In Israel, third doses were started months ago for all above the age of 12 after the Delta variant ripped through their largely fully vaccinated population. Scientists found that immunity with vaccines was waning over a period of time.

According to a BBC report, a study of fully vaccinated over-60s found that those who had received a booster dose five months after their second shot had much better immunity — they were over 11 times less likely to be infected with Covid-19, and 19 times less likely to develop severe illness than those who had not received the third dose.

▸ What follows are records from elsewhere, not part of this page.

**src/rtl/router_out_arbiter.sv**
```systemverilog
// Output-port arbiter: round-robin grant of three FWFT FIFOs to one downstream link,
// packet framing (header/payload/parity), stall timeout with FIFO flush.
module router_out_arbiter #(
  parameter int unsigned TIMEOUT = 30
) (
  input  logic       clock,
  input  logic       resetn,
  input  logic       fifo_empty_0,
  input  logic       fifo_empty_1,
  input  logic       fifo_empty_2,
  input  logic [7:0] data_0,
  input  logic [7:0] data_1,
  input  logic [7:0] data_2,
  input  logic       ready_out,
  output logic       read_enb_0,
  output logic       read_enb_1,
  output logic       read_enb_2,
  output logic [7:0] data_out,
  output logic       valid_out,
  output logic       last_out,
  output logic [1:0] grant,
  output logic       busy,
  output logic       soft_reset_0,
  output logic       soft_reset_1,
  output logic       soft_reset_2
);

  localparam int unsigned LEN_W   = 6;
  localparam int unsigned STALL_W = (TIMEOUT > 1) ? $clog2(TIMEOUT + 1) : 1;
  localparam logic [1:0]  NO_GRANT = 2'd3;
  localparam logic [STALL_W-1:0] STALL_LAST = STALL_W'(TIMEOUT - 1);

  typedef enum logic [1:0] {
    IDLE    = 2'd0,
    HEADER  = 2'd1,
    PAYLOAD = 2'd2,
    PARITY  = 2'd3
  } state_e;

  state_e             state_q, state_d;
  logic [1:0]         grant_q, grant_d;
  logic [1:0]         ptr_q, ptr_d;
  logic [LEN_W-1:0]   len_q, len_d;
  logic [STALL_W-1:0] stall_q, stall_d;

  logic [2:0] req;
  logic [2:0] arb;
  logic [2:0] grant_oh;
  logic [2:0] rd_vec;
  logic [2:0] sr_vec;
  logic       sel_empty;
  logic [7:0] sel_data;
  logic       in_prog;
  logic       xfer;
  logic       timeout;

  // First requester in the order a, b, c; MSB flags that one was found.
  function automatic logic [2:0] pick3(input logic [2:0] r, input logic [1:0] a,
                                       input logic [1:0] b, input logic [1:0] c);
    if (r[a]) return {1'b1, a};
    if (r[b]) return {1'b1, b};
    if (r[c]) return {1'b1, c};
    return {1'b0, NO_GRANT};
  endfunction

  assign req = ~{fifo_empty_2, fifo_empty_1, fifo_empty_0};

  // Round-robin search starting at ptr+1 mod 3.
  always_comb begin
    arb = {1'b0, NO_GRANT};
    case (ptr_q)
      2'd0:    arb = pick3(req, 2'd1, 2'd2, 2'd0);
      2'd1:    arb = pick3(req, 2'd2, 2'd0, 2'd1);
      default: arb = pick3(req, 2'd0, 2'd1, 2'd2);
    endcase
  end

  always_comb begin
    sel_empty = 1'b1;
    sel_data  = 8'h00;
    grant_oh  = 3'b000;
    case (grant_q)
      2'd0: begin sel_empty = fifo_empty_0; sel_data = data_0; grant_oh = 3'b001; end
      2'd1: begin sel_empty = fifo_empty_1; sel_data = data_1; grant_oh = 3'b010; end
      2'd2: begin sel_empty = fifo_empty_2; sel_data = data_2; grant_oh = 3'b100; end
      default: ;
    endcase
  end

  always_ff @(posedge clock or negedge resetn) begin
    if (!resetn) begin
      state_q <= IDLE;
      grant_q <= NO_GRANT;
      ptr_q   <= 2'd2;
      len_q   <= '0;
      stall_q <= '0;
    end else begin
      state_q <= state_d;
      grant_q <= grant_d;
      ptr_q   <= ptr_d;
      len_q   <= len_d;
      stall_q <= stall_d;
    end
  end

  // Next state plus the combinational datapath driven from the granted FIFO.
  always_comb begin
    state_d = state_q;
    grant_d = grant_q;
    ptr_d   = ptr_q;
    len_d   = len_q;
    stall_d = stall_q;

    in_prog   = (state_q != IDLE);
    valid_out = in_prog & ~sel_empty;
    xfer      = valid_out & ready_out;
    timeout   = valid_out & ~ready_out & (stall_q == STALL_LAST);
    data_out  = in_prog ? sel_data : 8'h00;
    last_out  = (state_q == PARITY) & valid_out;
    rd_vec    = {3{xfer & ~timeout}} & grant_oh;
    sr_vec    = {3{timeout}} & grant_oh;
    busy      = in_prog;
    grant     = grant_q;

    case (state_q)
      IDLE: begin
        stall_d = '0;
        grant_d = NO_GRANT;
        if (arb[2]) begin
          grant_d = arb[1:0];
          ptr_d   = arb[1:0];
          state_d = HEADER;
        end
      end
      default: begin
        if (timeout) begin
          state_d = IDLE;
          grant_d = NO_GRANT;
          stall_d = '0;
        end else if (xfer) begin
          stall_d = '0;
          case (state_q)
            HEADER: begin
              len_d   = sel_data[7:2];
              state_d = (sel_data[7:2] != '0) ? PAYLOAD : PARITY;
            end
            PAYLOAD: begin
              len_d = len_q - LEN_W'(1);
              if (len_q == LEN_W'(1)) state_d = PARITY;
            end
            default: begin
              state_d = IDLE;
              grant_d = NO_GRANT;
            end
          endcase
        end else if (valid_out) begin
          stall_d = stall_q + STALL_W'(1);
        end
      end
    endcase

    read_enb_0   = rd_vec[0];
    read_enb_1   = rd_vec[1];
    read_enb_2   = rd_vec[2];
    soft_reset_0 = sr_vec[0];
    soft_reset_1 = sr_vec[1];
    soft_reset_2 = sr_vec[2];
  end

endmodule

```
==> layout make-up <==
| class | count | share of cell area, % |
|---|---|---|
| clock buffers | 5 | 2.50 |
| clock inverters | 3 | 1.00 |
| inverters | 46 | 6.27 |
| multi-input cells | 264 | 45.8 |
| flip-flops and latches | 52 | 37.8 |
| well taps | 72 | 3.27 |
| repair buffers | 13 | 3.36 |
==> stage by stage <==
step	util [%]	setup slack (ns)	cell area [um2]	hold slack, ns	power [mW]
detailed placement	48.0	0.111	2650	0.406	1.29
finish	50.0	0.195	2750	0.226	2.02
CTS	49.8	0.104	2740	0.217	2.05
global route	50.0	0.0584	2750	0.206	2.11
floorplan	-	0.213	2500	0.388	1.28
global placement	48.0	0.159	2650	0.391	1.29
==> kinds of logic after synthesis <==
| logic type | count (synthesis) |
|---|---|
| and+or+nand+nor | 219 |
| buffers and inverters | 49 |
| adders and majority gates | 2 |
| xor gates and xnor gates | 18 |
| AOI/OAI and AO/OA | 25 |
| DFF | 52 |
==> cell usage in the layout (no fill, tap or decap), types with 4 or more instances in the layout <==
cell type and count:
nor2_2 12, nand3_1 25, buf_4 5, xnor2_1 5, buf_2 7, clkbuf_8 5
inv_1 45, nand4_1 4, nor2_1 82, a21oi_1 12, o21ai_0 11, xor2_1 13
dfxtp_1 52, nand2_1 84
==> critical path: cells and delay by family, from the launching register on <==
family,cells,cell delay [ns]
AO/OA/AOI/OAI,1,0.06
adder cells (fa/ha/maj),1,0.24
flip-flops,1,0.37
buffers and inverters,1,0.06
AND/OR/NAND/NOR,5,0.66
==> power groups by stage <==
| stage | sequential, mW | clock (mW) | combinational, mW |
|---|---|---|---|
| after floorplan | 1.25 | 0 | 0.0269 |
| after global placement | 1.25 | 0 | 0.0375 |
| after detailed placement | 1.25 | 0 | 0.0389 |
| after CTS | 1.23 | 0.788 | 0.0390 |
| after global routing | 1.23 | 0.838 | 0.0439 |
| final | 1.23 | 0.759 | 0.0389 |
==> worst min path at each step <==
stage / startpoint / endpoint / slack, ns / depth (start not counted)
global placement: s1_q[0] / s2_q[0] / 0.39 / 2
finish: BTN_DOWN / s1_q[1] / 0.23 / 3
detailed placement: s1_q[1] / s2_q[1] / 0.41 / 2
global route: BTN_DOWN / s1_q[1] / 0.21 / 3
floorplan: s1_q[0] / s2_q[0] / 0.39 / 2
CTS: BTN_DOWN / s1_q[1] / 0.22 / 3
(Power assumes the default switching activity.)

A study done in the UK found that two doses of the Pfizer/BioNTech vaccine were 88% effective after one month, compared to 74% after five or six months. The Oxford/AstraZeneca vaccine declined from being 77% to 67% effective. Therefore, boosters.

Vaccines about to expire

But in India, our policymakers are still looking for evidence that we need a third shot. Earlier this month, the Times of India and the Hindu reported that many doses of the vaccine are soon to expire in India.

With a shelf life of 6 months, a large quantity will expire in January and many experts rightly say that wasting even a single one amounts to criminal negligence and therefore should be used as boosters. The health ministry says about 16 crore doses are lying unused with states.

Government officials have so far argued that the priority is to give the second dose to those eligible. But when there are vaccine stocks available and with many like to be going to waste, why are authorities taking this obtuse position on boosters for the vulnerable?

The serum institute’s Adar Poonawala told NDTV this week, “We have hundreds of millions of stock in our campus. We have over 200 million doses reserved for states and Union Territories in India. So, if the government is to announce a booster dose, we are well stocked.”

It is also true that India’s vaccination drive has slowed down. Recent data shows that 84.3% of the eligible population has received the first dose but only about 49% of the population has had the second one. One report says over 7 crore people have missed their second dose, pointing to hesitancy and perhaps complacency.

As long as we have vaccine stocks, everything must be done to push people to get their second shot and give boosters to over 60s and those with co morbidities and frontline workers.

With several states demanding the roll-out of booster doses of COVID vaccines for adults and vaccination for children, Union Health Minister Mansukh Mandaviya said in Parliament Friday that the Government will move forward on these two key issues only on the basis of scientific recommendations of its two expert groups on vaccine administration.

We don’t know how the new Omicron variant will play out but we do know immunity wanes with vaccines and getting a third shot is the best chance we have. Dear ICMR, please get your head out of the sand.